Y si de comida se trata, tampoco es que en estas fiestas, organizadas por el Centro Provincial del Carnaval, merezca la pena abandonar la casa para entregarte, junto con tu familia, a las calles medio en penumbras, a los kioscos atestados de gente y a los baños hediondos.

Al menos así lo atestiguaron los que estuvieron 50 minutos delante de este reportero en una cola para comprar una cajita. "Esto es una basura. Uno viene porque no tiene otras opciones recreativas, pero mira tú mismo como está".

Cincuenta minutos no son tantos en la vida de una persona. Sobre todo en la de una que está dispuesta a divertirse, pero lo que sucedió en este kiosco, perteneciente a la cafetería El Polar, no fue diversión.

Marcamos en la cola de las cajitas esperanzados de poder comer pronto, pues ya caía la noche y el hambre arreciaba. Al menos esa cola parecía caminar más velozmente que la destinada a la cerveza, en la misma casilla.

En los carnavales ya no se vende cerveza de pipa. La oferta es de cerveza Tínima, al precio de 11 pesos cubanos. Nada mal si lo comparamos con los 24 pesos que vale una Cristal o una Bucanero.

Lo malo es que la cola avanzaba muy lentamente y, encima, el consumidor no podía llevarse la botella, sino que era el propio dependiente el que la vaciaba en un vaso en el cual no cabía toda la bebida.

Pero volviendo a la cola de las cajitas con un pollo que parecía barato, pues la tablilla anunciaba el precio de 1,67 pesos cubanos por una porción de 29 gramos, allí estaba Graciela, una señora muy amable que había ido a los carnavales para vender maní.

Estaba comercializando ilegalmente su producto, porque el impuesto a pagar es demasiado elevado para sus ingresos. Junto al Bim Bom de 23 y Malecón habían establecido un punto al cual debían acudir todos los cuentapropistas que quisieran vender en estas fiestas. La suma que tenía que pagar Graciela para obtener permiso era de 100 pesos cubanos.

El solo hecho de pagar una cajita de comida por 20 o 30 pesos ya le significaba un gasto excesivo. La conversación en la cola oscilaba entre problemas personales y la lentitud con que se desenvolvían los dependientes. Al irnos acercando a la inicio de la cola comprobamos el tamaño casi ridículo de la freidora donde cocinaban el pollo.

Tres dependientas de brazos cruzados, una pequeña pesa y un grupo de cajitas desarmadas que terminaban armando los propios clientes, en su desesperación por disminuir en algo aquella demora, conformaban el panorama del kiosco.

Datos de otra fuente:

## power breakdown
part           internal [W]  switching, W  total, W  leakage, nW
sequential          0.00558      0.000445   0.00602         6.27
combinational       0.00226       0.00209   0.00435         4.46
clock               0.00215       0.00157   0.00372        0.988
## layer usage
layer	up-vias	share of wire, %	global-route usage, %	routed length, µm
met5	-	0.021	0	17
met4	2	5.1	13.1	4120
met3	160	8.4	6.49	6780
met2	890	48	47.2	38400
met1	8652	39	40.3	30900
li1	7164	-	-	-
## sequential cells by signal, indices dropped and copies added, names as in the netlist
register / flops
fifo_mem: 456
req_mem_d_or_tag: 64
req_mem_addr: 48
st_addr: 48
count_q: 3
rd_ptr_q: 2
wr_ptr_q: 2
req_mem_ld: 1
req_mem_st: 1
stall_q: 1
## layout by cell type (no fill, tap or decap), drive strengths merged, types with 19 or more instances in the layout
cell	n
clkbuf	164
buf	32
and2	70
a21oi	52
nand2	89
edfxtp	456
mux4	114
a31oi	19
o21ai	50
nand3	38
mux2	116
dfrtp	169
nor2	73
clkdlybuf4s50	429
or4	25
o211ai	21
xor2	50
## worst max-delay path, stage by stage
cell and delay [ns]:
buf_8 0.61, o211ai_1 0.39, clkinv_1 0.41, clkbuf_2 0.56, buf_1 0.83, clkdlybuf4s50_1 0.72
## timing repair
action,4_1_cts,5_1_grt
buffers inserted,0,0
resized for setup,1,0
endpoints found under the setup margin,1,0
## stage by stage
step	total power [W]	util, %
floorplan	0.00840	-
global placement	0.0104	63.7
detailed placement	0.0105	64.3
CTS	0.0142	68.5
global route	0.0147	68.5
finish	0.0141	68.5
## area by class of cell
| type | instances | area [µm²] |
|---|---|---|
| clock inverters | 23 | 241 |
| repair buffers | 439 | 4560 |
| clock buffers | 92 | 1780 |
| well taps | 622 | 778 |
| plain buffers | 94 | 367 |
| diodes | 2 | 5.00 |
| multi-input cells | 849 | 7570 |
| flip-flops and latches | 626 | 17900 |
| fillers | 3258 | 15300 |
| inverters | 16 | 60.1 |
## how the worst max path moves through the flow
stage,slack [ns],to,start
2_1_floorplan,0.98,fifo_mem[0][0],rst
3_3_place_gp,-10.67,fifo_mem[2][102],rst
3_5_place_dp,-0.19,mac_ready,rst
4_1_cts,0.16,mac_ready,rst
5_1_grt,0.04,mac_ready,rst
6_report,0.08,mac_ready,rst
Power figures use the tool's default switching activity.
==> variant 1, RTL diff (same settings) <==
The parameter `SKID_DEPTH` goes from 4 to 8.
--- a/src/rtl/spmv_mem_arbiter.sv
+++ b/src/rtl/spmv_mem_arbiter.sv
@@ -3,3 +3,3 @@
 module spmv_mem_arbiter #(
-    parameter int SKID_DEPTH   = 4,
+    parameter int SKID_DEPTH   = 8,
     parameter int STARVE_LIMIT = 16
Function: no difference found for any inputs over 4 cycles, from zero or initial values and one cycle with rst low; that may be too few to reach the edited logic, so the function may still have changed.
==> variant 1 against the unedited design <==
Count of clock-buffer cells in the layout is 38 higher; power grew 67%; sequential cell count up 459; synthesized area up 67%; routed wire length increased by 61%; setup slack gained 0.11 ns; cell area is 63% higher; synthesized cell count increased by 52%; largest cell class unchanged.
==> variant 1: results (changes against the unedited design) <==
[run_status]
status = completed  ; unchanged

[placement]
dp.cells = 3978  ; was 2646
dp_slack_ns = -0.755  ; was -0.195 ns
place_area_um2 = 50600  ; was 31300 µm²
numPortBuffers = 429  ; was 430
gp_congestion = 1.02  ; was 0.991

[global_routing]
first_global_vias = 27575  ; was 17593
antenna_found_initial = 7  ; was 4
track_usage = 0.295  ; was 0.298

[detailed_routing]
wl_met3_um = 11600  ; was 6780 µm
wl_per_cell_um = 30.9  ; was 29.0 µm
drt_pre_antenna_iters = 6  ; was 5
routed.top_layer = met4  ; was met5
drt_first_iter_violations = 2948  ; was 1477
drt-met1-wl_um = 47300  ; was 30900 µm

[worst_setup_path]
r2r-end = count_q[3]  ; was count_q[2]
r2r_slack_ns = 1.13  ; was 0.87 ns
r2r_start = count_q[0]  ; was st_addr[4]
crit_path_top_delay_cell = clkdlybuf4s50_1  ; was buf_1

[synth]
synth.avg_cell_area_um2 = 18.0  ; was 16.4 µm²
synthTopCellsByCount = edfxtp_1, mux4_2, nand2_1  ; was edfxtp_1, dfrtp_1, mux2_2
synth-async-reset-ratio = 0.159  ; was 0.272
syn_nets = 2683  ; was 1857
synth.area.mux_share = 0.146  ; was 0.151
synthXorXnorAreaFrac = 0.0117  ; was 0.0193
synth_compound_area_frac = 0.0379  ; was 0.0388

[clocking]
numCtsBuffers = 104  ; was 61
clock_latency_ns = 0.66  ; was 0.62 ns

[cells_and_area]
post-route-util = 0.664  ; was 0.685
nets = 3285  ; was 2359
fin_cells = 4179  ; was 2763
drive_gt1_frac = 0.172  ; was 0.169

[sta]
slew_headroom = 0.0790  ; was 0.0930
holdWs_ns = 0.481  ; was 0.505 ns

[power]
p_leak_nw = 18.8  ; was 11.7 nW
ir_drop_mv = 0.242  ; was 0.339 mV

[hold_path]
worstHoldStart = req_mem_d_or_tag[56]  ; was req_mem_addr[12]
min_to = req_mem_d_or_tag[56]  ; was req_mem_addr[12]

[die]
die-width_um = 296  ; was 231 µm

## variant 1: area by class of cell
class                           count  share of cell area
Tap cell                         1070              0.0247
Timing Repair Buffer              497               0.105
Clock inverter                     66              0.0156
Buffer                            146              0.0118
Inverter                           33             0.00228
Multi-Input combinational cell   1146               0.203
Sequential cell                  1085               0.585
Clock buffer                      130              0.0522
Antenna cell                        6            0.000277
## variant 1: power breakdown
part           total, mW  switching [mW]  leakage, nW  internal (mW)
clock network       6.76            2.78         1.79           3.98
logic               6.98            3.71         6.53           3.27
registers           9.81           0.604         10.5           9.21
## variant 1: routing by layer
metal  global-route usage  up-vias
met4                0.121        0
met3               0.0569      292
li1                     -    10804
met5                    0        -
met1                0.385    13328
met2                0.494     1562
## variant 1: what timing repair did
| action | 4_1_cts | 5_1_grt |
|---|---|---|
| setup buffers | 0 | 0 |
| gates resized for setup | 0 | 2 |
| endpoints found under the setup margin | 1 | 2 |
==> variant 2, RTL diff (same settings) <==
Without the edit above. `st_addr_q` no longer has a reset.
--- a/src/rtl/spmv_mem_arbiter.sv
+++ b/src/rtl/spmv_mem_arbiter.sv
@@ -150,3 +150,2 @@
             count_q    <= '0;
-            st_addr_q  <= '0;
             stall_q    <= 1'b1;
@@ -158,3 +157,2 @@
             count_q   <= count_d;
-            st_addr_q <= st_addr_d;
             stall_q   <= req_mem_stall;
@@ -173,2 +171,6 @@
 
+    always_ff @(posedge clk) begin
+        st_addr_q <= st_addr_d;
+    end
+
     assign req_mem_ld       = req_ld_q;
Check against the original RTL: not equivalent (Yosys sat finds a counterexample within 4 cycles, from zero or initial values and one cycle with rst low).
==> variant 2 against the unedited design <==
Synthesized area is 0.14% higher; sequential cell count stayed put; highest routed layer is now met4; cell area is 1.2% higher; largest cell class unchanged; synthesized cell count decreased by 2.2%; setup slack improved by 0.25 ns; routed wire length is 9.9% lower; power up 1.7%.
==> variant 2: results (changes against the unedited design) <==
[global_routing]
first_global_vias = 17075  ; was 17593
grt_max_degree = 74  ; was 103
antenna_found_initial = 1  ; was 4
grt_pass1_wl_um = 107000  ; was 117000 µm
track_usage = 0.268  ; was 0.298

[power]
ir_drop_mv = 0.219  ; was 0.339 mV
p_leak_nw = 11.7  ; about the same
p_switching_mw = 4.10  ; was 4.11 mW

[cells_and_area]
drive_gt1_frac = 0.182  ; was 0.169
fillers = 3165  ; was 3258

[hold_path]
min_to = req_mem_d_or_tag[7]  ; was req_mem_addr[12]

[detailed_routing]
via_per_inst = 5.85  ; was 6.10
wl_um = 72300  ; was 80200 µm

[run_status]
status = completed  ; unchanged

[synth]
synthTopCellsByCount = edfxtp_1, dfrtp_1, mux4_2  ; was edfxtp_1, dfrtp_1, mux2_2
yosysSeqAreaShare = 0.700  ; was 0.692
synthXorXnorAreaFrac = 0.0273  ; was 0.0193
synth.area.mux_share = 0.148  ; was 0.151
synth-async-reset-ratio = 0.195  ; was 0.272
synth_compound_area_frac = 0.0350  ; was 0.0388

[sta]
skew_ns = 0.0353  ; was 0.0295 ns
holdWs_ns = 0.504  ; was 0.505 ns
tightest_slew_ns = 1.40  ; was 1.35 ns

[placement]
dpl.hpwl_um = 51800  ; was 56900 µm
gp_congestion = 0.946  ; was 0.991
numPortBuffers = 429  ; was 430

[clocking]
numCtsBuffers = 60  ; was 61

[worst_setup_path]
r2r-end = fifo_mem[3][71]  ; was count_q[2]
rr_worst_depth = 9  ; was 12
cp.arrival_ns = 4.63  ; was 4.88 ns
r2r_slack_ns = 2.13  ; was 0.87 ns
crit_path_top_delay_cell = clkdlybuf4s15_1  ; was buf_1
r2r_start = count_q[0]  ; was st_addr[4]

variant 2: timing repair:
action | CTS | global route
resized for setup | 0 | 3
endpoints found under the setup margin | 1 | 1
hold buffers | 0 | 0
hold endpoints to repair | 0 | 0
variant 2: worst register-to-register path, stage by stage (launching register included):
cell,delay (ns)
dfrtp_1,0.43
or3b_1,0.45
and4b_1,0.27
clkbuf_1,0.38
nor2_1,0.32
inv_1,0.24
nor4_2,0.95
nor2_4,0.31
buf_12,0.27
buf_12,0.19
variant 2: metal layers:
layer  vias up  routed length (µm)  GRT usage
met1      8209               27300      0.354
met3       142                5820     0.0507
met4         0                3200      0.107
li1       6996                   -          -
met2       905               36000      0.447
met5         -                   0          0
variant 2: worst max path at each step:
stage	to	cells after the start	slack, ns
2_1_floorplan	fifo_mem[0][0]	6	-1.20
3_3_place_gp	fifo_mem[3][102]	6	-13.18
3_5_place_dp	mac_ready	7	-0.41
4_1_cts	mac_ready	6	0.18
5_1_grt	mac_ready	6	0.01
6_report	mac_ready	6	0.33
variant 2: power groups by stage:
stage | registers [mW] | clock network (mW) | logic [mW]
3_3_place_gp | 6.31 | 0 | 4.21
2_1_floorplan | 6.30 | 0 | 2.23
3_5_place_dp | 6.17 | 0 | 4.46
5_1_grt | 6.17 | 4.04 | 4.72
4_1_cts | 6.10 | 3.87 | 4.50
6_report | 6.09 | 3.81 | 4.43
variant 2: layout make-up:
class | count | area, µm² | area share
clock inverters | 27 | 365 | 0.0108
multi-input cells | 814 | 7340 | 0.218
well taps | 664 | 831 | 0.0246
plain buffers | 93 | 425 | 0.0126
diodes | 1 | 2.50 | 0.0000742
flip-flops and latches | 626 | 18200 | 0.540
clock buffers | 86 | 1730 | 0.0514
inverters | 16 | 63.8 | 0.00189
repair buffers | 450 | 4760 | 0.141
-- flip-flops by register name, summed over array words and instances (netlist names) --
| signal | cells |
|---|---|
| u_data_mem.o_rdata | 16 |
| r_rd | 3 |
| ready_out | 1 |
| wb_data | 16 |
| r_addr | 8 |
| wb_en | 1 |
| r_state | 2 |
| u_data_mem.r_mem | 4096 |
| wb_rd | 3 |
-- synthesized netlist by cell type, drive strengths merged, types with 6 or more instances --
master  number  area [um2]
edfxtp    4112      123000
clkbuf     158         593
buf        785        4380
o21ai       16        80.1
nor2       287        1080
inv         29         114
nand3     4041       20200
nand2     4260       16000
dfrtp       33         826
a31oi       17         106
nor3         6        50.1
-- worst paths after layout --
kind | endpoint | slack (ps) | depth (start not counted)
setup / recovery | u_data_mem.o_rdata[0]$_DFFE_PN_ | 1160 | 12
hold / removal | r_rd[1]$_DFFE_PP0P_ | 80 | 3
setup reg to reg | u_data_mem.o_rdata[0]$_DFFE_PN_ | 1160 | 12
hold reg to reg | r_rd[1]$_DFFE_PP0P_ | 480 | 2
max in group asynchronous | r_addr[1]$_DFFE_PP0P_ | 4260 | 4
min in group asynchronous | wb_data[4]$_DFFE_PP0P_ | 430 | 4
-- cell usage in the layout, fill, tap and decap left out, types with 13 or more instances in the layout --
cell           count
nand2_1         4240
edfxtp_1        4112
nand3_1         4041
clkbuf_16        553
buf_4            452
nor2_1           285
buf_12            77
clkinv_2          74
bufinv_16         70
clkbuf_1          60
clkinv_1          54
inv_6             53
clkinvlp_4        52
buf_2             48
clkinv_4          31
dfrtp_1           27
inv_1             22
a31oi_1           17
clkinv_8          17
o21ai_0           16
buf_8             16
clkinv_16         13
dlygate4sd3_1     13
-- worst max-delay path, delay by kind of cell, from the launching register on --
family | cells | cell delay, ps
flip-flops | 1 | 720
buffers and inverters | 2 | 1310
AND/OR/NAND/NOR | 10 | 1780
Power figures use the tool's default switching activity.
==> src/rtl/div_unit.sv <==
// rtl/div_unit.sv - restoring divider, one quotient bit per cycle, register-file write-port outputs
module div_unit
    import div_unit_pkg::*;
#(
    parameter int XLEN  = div_unit_pkg::XLEN,
    parameter int CNT_W = div_unit_pkg::CNT_W
) (
    input  logic            clk,
    input  logic            clr,
    input  logic            start,
    input  logic [1:0]      op,
    input  logic [XLEN-1:0] a,
    input  logic [XLEN-1:0] b,
    input  logic [4:0]      rd,
    input  logic            kill,
    output logic            busy,
    output logic            done,
    output logic [XLEN-1:0] result,
    output logic [4:0]      wn,
    output logic            we
);

    state_t            state, state_n;
    logic [CNT_W-1:0]  cnt, cnt_n;
    logic [XLEN-1:0]   rem, rem_n;
    logic [XLEN-1:0]   quo, quo_n;
    logic [XLEN-1:0]   dvs, dvs_n;
    logic [1:0]        op_q, op_q_n;
    logic [4:0]        rd_q, rd_q_n;
    logic              qneg, qneg_n;
    logic              rneg, rneg_n;
    logic [XLEN-1:0]   result_n;
    logic [4:0]        wn_n;
    logic              done_n;
    logic              we_n;

    logic              sgn_in;
    logic              is_rem_in;
    logic              div_zero;
    logic              overflow;
    logic [XLEN-1:0]   abs_a;
    logic [XLEN-1:0]   abs_b;
    logic [XLEN:0]     rem_sh;
    logic [XLEN:0]     diff;
    logic [XLEN-1:0]   step_rem;
    logic [XLEN-1:0]   step_quo;
    logic [XLEN-1:0]   quo_fix;
    logic [XLEN-1:0]   rem_fix;
    logic              last_step;

    assign busy = (state == CALC);

    assign sgn_in    = (op == OP_DIV) || (op == OP_REM);
    assign is_rem_in = (op == OP_REM) || (op == OP_REMU);
    assign div_zero  = (b == '0);
    assign overflow  = sgn_in && (a == {1'b1, {(XLEN-1){1'b0}}}) && (b == '1);
    assign abs_a     = (sgn_in && a[XLEN-1]) ? -a : a;
    assign abs_b     = (sgn_in && b[XLEN-1]) ? -b : b;

    // Trial subtract is one bit wider so its borrow decides the quotient bit.
    assign rem_sh    = {rem, quo[XLEN-1]};
    assign diff      = rem_sh - {1'b0, dvs};
    assign step_rem  = diff[XLEN] ? rem_sh[XLEN-1:0] : diff[XLEN-1:0];
    assign step_quo  = {quo[XLEN-2:0], ~diff[XLEN]};
    assign quo_fix   = qneg ? -step_quo : step_quo;
    assign rem_fix   = rneg ? -step_rem : step_rem;
    assign last_step = (cnt == CNT_W'(XLEN-1));

    always_comb begin
        state_n  = state;
        cnt_n    = cnt;
        rem_n    = rem;
        quo_n    = quo;
        dvs_n    = dvs;
        op_q_n   = op_q;
        rd_q_n   = rd_q;
        qneg_n   = qneg;
        rneg_n   = rneg;
        result_n = result;
        wn_n     = wn;
        done_n   = 1'b0;
        we_n     = 1'b0;
        case (state)
            IDLE: begin
                if (start && !kill) begin
                    op_q_n = op;
                    rd_q_n = rd;
                    qneg_n = sgn_in && (a[XLEN-1] ^ b[XLEN-1]);
                    rneg_n = sgn_in && a[XLEN-1];
                    dvs_n  = abs_b;
                    quo_n  = abs_a;
                    rem_n  = '0;
                    cnt_n  = '0;
                    if (div_zero || overflow) begin
                        if (div_zero)
                            result_n = is_rem_in ? a : '1;
                        else
                            result_n = is_rem_in ? '0 : a;
                        wn_n   = rd;
                        done_n = 1'b1;
                        we_n   = (rd != 5'd0);
                    end else begin
                        state_n = CALC;
                    end
                end
            end
            CALC: begin
                if (kill) begin
                    state_n = IDLE;
                    cnt_n   = '0;
                end else begin
                    rem_n = step_rem;
                    quo_n = step_quo;
                    cnt_n = cnt + CNT_W'(1);
                    if (last_step) begin
                        state_n  = IDLE;
                        cnt_n    = '0;
                        result_n = ((op_q == OP_REM) || (op_q == OP_REMU)) ? rem_fix : quo_fix;
                        wn_n     = rd_q;
                        done_n   = 1'b1;
                        we_n     = (rd_q != 5'd0);
                    end
                end
            end
            default: state_n = IDLE;
        endcase
    end

    always_ff @(posedge clk or posedge clr) begin
        if (clr) begin
            state  <= IDLE;
            cnt    <= '0;
            rem    <= '0;
            quo    <= '0;
            dvs    <= '0;
            op_q   <= '0;
            rd_q   <= '0;
            qneg   <= 1'b0;
            rneg   <= 1'b0;
            result <= '0;
            wn     <= '0;
            done   <= 1'b0;
            we     <= 1'b0;
        end else begin
            state  <= state_n;
            cnt    <= cnt_n;
            rem    <= rem_n;
            quo    <= quo_n;
            dvs    <= dvs_n;
            op_q   <= op_q_n;
            rd_q   <= rd_q_n;
            qneg   <= qneg_n;
            rneg   <= rneg_n;
            result <= result_n;
            wn     <= wn_n;
            done   <= done_n;
            we     <= we_n;
        end
    end

endmodule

"Pareciera que estuvieran regalando la comida —comentó la manisera—. Y el dinero está corriendo allí dentro, por eso los ves (a los vendedores) con tanta intriga".

"Cuando yo era jovencita todo era distinto. Había más violencia, a las mujeres les cortaban las nalgas con cuchillas de afeitar y una bronca se formaba en nada, pero había más comida", recordó Graciela.

A unos pasos del kiosco había cuatro policías en postura amenazante. Para un pueblo que vive al borde del delito, la mirada vigilante de la ley es siempre una amenaza. Lo era para la fauna habitual de esa zona habanera, que incluye a mujeres y hombres de la vida, alcohólicos y otros, y también para un reportero independiente.

Al cabo de 50 minutos desistimos de la cajita. Fuimos rumbo a la luz de las carrozas y comprobamos que todo el tramo hasta el parque Maceo estaba compuesto de lo mismo. Gente sentada en el muro, un baño pestilente cada 50 metros, kioscos similares al de La Polar y policías en postura vigilante.

Luego, el carnaval comenzó a parecerse más a un carnaval. Con los únicos fuegos artificiales de la noche, marcando casi el cañonazo, atravesamos un cordón policial que revisaba los matules.

En la zona de las carrozas había quioscos con menos cola, pero vendiendo a mayor precio y hasta en divisa. Un tipo hizo la maniobra de tropezar contra este reportero, que ya avisado, había escondido la billetera. Tropezó a la vez contra una mujer a la que pudo carterear.

La visión de las carrozas era buena desde las gradas, a las que solo tenían acceso los que previamente habían comprado las entradas.

La población siguió acudiendo hasta bien entrada la noche, en busca de cerveza y algún alimento para aguantar el golpe.

La Compañía Danza Teatro "Villa San Cristóbal" se llevó el gran premio; pero eso, entrada casi la madrugada del domingo, no le importó prácticamente a nadie.